About this task
Line count for "instances": give how many lines in the data below contain it, with no other words.

==== Data for review ====

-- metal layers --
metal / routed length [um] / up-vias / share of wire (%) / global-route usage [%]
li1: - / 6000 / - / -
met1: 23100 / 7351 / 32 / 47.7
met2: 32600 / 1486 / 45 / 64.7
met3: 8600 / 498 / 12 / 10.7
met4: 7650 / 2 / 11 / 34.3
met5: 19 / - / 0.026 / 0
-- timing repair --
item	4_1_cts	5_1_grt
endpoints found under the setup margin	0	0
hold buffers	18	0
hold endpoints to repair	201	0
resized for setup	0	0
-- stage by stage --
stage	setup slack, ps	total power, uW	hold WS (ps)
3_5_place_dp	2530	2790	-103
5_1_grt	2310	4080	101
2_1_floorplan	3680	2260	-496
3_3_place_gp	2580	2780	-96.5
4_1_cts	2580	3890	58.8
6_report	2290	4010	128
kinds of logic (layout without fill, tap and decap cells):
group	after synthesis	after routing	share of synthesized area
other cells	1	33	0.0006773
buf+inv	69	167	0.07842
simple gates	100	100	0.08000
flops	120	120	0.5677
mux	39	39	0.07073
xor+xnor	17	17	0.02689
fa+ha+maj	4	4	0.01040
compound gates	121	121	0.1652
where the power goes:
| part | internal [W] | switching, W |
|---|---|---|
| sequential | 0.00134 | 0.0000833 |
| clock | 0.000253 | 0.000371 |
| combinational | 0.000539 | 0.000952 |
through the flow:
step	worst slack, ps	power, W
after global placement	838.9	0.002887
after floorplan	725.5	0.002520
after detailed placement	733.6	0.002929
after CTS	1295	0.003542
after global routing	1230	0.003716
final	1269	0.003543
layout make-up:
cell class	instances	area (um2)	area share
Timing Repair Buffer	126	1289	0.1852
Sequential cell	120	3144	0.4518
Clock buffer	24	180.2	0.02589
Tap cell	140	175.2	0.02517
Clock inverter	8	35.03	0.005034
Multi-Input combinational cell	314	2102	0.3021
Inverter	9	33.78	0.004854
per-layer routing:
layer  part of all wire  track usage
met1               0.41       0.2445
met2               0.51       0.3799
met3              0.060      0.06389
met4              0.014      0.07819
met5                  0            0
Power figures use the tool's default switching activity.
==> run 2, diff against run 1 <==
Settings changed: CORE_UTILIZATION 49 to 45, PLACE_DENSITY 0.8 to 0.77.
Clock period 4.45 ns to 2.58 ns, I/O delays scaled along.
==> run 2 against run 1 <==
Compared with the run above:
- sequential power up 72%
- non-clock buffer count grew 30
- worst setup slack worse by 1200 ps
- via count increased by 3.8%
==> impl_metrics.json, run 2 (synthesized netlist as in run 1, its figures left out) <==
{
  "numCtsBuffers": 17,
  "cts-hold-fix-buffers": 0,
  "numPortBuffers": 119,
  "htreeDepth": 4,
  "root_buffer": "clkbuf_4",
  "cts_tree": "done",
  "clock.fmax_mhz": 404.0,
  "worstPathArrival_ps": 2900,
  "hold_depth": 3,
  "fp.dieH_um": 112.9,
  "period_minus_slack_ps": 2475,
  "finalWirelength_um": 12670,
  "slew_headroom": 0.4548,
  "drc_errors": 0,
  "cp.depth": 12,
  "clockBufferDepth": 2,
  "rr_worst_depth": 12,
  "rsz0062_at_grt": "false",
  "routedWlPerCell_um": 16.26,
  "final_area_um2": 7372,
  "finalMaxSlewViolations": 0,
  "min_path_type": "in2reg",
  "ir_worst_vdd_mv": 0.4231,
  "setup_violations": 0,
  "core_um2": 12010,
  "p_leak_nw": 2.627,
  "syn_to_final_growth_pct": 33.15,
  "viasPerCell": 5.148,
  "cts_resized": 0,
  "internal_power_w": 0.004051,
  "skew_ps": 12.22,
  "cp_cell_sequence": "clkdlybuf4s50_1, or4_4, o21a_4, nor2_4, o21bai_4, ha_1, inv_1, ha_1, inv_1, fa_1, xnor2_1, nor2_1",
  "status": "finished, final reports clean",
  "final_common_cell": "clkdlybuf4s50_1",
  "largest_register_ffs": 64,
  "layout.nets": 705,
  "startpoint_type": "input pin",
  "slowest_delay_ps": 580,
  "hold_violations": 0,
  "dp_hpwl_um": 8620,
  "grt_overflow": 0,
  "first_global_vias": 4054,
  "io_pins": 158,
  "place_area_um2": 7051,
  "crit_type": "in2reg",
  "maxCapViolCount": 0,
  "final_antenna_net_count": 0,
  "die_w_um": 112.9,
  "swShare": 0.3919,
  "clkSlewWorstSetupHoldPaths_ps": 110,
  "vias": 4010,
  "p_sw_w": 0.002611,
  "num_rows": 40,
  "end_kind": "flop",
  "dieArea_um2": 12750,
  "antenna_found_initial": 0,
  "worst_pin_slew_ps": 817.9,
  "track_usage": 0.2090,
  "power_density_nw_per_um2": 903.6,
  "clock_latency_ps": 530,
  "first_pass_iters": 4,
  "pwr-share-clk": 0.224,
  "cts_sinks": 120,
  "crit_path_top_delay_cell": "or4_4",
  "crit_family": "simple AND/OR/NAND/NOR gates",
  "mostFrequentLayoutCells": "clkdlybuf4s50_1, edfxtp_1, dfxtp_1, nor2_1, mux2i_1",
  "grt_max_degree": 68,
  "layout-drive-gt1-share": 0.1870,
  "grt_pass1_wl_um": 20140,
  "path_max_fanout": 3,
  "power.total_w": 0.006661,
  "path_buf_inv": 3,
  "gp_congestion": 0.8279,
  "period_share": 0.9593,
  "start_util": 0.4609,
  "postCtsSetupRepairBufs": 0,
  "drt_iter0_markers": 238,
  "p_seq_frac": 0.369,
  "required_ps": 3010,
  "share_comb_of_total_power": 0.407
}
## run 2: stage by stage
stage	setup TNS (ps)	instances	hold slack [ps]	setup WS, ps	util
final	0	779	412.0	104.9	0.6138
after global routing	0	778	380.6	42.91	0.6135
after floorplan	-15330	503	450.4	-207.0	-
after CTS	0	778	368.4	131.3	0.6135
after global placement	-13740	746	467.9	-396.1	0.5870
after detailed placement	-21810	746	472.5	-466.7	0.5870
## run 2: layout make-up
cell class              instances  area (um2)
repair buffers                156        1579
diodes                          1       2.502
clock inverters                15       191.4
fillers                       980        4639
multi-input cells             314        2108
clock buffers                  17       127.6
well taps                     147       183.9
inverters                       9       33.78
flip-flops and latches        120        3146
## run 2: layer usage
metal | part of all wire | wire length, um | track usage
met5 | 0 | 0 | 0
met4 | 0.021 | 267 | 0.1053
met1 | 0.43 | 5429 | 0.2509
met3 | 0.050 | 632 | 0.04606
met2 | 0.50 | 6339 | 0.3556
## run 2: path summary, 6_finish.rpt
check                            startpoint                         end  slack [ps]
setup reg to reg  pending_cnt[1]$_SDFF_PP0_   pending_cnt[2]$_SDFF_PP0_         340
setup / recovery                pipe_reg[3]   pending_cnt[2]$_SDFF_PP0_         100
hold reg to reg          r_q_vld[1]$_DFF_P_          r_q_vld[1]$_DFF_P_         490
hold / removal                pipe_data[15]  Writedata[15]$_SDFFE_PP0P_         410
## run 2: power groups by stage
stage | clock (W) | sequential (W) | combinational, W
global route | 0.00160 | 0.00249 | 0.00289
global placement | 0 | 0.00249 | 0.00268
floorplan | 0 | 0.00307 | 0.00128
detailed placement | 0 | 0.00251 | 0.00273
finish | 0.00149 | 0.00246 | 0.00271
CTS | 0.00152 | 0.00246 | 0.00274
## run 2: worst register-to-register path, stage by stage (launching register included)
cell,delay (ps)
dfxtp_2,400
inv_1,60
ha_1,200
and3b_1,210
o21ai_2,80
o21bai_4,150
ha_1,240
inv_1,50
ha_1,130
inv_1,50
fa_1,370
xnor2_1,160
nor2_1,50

====

Exercise answer
3